What the exercise asks » Of the entries below, return exactly those lines that fall between the one containing "Floorplan die width" and the one containing "- about 0.23 mV", the two end lines included.

[Saved entries]
■ ■ ■ ■ ■
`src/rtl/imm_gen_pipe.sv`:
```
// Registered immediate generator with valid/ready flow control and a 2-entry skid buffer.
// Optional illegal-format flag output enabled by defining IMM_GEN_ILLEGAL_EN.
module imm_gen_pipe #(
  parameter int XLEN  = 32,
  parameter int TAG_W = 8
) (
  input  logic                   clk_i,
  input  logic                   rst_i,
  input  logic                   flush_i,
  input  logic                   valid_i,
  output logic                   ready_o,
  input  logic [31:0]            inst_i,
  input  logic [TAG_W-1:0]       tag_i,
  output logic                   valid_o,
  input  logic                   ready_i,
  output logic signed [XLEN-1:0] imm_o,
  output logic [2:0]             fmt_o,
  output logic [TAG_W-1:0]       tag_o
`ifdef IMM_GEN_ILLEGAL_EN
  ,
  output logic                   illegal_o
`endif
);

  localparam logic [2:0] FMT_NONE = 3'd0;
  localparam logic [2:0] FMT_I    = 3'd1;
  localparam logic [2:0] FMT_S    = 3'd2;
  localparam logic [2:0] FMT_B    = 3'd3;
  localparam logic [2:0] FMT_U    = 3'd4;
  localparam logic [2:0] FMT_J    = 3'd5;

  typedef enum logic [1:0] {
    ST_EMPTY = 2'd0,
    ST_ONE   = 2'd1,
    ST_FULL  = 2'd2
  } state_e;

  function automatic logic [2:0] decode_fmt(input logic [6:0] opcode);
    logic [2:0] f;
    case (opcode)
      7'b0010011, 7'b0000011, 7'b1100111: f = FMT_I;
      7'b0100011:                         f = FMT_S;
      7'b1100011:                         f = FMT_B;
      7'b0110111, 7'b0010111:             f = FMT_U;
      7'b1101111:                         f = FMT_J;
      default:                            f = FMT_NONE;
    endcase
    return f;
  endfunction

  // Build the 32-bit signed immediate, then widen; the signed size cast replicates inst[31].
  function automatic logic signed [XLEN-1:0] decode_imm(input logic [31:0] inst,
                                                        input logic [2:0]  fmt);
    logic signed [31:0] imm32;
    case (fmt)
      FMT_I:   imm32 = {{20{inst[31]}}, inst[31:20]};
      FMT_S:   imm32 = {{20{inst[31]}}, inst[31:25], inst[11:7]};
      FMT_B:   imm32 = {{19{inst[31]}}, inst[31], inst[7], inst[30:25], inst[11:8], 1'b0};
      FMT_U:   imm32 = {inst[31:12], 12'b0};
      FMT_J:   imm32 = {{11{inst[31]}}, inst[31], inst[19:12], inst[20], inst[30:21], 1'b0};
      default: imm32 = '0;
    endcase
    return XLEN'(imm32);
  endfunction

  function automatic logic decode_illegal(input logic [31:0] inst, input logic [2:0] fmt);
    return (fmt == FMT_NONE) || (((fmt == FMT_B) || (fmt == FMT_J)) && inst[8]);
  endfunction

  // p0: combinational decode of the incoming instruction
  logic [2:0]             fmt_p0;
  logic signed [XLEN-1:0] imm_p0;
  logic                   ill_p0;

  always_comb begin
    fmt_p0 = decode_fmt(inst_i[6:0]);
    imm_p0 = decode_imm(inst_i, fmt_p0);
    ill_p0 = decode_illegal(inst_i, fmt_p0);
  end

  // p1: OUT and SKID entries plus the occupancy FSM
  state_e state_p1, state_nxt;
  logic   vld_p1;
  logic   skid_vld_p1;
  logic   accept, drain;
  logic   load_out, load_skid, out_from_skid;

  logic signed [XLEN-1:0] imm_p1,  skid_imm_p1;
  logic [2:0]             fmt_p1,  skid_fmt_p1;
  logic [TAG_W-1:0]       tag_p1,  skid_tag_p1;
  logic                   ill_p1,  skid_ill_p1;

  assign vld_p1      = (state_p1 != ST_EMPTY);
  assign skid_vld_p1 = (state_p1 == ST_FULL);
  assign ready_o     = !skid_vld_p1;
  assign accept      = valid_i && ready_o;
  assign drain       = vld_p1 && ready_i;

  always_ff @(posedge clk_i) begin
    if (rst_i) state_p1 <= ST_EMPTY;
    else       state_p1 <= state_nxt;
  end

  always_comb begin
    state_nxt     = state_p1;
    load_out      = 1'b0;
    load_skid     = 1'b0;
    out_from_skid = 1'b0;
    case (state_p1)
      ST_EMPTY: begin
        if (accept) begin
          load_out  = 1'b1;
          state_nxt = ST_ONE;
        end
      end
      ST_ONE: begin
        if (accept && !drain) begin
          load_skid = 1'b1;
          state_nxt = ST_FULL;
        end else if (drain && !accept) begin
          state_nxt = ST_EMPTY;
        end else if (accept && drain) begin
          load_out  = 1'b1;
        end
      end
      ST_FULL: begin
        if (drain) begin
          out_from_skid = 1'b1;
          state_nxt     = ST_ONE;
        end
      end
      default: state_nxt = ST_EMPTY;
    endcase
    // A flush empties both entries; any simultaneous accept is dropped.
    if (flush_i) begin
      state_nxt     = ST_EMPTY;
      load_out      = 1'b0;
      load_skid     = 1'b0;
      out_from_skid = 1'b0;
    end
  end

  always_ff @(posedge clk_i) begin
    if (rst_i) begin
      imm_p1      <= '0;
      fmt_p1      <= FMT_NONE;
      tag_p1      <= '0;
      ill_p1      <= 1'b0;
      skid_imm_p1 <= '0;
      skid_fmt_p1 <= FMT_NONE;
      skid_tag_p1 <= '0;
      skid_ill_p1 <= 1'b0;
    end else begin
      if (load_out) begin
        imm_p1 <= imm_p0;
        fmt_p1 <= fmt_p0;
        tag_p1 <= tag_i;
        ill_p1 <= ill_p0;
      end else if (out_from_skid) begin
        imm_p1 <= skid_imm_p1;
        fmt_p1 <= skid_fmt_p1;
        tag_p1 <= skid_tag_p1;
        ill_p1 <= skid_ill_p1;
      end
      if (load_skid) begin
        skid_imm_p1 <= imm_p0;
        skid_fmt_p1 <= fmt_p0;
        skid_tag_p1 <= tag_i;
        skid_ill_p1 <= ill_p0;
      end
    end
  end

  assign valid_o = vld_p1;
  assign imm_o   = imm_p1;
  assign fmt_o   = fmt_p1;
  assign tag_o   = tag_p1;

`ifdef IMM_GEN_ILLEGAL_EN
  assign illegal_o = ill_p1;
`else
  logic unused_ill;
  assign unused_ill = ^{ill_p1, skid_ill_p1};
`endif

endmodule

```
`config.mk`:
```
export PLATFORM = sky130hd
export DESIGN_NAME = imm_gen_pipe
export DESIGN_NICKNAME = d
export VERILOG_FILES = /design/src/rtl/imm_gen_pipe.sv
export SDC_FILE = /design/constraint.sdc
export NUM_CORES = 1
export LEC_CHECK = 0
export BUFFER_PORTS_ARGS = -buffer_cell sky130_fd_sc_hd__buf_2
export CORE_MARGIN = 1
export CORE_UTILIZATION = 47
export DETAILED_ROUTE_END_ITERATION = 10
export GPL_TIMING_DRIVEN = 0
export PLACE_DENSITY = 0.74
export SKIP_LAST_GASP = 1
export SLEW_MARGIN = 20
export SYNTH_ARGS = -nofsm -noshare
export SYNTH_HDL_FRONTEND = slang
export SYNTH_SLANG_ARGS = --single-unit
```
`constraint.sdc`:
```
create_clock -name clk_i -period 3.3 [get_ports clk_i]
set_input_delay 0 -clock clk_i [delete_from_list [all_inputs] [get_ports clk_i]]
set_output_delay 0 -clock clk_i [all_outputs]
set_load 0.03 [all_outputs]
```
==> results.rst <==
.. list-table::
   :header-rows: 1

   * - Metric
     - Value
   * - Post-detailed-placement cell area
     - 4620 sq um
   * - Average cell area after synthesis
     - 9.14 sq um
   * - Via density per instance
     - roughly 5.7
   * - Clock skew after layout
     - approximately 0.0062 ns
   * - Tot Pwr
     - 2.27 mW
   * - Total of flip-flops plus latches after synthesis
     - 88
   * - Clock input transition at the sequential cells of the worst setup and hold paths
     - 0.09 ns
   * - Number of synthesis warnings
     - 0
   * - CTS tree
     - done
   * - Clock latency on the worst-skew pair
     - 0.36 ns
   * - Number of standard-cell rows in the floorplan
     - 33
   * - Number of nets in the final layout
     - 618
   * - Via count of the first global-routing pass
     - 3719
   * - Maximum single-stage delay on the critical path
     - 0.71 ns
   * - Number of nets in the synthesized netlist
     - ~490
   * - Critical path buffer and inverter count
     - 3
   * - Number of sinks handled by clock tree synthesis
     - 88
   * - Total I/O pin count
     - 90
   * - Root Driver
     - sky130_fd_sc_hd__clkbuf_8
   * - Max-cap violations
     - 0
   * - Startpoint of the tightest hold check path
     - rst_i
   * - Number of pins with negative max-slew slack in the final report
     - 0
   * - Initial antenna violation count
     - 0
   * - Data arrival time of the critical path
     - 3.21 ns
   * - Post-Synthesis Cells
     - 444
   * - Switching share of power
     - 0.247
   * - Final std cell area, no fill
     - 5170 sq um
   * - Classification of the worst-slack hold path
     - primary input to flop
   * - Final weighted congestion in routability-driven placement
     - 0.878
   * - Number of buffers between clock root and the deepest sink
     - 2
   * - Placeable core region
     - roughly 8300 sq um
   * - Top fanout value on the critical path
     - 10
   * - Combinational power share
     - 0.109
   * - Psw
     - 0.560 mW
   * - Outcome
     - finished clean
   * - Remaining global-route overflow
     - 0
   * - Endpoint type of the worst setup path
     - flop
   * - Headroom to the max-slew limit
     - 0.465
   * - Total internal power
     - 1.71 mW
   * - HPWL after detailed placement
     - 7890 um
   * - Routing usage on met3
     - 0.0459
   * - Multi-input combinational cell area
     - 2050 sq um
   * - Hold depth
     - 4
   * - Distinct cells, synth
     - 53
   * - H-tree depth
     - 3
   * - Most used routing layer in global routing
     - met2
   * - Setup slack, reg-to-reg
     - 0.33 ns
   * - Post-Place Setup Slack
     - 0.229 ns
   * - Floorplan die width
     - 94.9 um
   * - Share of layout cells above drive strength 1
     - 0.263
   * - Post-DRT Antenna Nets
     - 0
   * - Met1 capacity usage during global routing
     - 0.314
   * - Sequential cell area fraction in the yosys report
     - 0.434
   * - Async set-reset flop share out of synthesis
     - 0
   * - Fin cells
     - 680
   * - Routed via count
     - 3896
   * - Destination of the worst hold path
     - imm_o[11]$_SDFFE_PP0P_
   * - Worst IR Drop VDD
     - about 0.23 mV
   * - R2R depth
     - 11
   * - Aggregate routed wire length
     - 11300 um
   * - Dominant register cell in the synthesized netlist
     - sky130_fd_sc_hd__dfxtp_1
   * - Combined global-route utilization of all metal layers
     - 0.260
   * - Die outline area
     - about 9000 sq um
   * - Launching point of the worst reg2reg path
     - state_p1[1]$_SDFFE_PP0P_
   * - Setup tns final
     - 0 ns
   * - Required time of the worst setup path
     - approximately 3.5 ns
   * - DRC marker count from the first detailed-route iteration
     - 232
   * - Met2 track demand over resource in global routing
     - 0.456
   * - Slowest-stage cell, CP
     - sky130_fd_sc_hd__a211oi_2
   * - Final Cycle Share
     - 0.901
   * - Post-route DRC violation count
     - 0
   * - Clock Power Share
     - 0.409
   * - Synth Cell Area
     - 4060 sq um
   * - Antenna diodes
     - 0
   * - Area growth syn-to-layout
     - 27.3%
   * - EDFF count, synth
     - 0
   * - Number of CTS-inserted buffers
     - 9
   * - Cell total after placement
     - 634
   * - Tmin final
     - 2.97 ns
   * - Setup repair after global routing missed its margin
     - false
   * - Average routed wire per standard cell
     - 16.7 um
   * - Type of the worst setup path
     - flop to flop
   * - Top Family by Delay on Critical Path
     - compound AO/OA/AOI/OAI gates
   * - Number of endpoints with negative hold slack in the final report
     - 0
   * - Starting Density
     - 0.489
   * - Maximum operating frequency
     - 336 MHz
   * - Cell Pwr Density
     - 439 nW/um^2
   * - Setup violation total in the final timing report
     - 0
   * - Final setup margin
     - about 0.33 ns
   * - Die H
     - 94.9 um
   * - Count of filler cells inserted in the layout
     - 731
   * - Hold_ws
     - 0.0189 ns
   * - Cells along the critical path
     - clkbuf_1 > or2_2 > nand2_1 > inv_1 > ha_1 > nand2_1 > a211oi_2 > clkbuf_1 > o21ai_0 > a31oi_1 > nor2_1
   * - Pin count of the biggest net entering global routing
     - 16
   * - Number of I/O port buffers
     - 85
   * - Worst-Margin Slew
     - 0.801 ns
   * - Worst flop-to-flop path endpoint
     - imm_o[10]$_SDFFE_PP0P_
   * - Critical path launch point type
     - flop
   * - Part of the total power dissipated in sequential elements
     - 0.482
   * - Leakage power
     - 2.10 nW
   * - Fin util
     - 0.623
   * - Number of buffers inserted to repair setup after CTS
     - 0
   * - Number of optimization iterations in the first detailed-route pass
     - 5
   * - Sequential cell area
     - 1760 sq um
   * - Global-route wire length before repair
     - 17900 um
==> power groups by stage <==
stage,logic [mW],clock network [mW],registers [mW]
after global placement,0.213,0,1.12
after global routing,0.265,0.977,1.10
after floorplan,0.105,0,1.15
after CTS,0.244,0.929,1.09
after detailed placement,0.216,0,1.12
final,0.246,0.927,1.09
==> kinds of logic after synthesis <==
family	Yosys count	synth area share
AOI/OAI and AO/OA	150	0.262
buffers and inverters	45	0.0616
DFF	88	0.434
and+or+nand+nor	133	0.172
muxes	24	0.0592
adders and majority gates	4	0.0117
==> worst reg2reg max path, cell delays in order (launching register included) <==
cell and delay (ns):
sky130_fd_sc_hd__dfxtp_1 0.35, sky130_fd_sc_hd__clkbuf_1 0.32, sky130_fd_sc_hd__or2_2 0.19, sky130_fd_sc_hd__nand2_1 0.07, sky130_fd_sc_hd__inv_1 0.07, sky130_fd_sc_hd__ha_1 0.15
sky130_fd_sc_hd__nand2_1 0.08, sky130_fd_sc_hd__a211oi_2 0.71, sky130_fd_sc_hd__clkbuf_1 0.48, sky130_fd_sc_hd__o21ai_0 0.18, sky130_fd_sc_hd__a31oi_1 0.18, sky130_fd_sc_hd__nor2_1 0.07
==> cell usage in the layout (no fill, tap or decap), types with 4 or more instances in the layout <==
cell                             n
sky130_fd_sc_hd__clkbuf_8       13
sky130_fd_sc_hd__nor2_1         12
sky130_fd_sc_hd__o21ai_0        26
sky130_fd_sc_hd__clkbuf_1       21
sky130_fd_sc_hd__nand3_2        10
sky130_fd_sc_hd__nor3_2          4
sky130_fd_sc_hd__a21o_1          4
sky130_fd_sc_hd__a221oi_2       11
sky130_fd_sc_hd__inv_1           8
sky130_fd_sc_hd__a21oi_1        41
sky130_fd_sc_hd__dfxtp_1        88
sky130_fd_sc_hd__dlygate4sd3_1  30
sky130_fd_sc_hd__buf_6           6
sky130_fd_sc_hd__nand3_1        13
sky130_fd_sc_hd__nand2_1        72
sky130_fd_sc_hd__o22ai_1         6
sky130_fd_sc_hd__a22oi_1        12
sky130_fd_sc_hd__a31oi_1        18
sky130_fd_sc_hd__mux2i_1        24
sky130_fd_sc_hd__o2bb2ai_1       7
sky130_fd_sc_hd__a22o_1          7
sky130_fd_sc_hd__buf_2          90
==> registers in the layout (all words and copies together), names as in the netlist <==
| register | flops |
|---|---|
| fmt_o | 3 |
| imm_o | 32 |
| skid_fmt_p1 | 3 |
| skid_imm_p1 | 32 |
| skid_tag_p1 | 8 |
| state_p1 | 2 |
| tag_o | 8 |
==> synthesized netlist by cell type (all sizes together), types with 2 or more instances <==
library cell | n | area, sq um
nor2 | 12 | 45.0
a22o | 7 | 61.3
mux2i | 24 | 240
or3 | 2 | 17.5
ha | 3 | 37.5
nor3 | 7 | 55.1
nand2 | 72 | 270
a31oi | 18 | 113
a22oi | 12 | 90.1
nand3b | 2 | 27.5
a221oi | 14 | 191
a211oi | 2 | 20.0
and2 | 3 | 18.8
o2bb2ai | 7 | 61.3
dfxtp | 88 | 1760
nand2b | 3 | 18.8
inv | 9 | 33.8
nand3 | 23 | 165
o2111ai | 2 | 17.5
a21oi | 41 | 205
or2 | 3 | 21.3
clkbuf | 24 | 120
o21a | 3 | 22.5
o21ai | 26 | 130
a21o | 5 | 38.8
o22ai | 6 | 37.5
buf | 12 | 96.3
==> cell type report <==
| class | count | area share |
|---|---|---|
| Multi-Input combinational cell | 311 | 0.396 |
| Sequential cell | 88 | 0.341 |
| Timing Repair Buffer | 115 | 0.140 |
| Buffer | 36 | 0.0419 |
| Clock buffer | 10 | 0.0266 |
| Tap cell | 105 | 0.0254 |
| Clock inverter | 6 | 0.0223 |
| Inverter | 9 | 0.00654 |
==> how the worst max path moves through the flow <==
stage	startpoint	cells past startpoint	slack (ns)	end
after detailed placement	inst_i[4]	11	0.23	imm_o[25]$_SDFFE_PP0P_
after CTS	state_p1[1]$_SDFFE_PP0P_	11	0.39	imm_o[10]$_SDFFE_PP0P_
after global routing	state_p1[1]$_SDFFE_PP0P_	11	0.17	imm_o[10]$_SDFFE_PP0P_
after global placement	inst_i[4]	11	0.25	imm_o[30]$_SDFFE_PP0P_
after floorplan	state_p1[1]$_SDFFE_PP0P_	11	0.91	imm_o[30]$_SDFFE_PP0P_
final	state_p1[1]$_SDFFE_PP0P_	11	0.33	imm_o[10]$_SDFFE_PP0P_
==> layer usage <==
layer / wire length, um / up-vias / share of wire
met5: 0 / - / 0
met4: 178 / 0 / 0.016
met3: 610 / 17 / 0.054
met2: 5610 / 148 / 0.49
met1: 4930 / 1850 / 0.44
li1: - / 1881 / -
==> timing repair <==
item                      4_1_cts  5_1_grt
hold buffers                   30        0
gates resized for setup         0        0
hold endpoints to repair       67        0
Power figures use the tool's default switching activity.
■ ■ ■ ■ ■
Solution to this exercise »
   * - Floorplan die width
     - 94.9 um
   * - Share of layout cells above drive strength 1
     - 0.263
   * - Post-DRT Antenna Nets
     - 0
   * - Met1 capacity usage during global routing
     - 0.314
   * - Sequential cell area fraction in the yosys report
     - 0.434
   * - Async set-reset flop share out of synthesis
     - 0
   * - Fin cells
     - 680
   * - Routed via count
     - 3896
   * - Destination of the worst hold path
     - imm_o[11]$_SDFFE_PP0P_
   * - Worst IR Drop VDD
     - about 0.23 mV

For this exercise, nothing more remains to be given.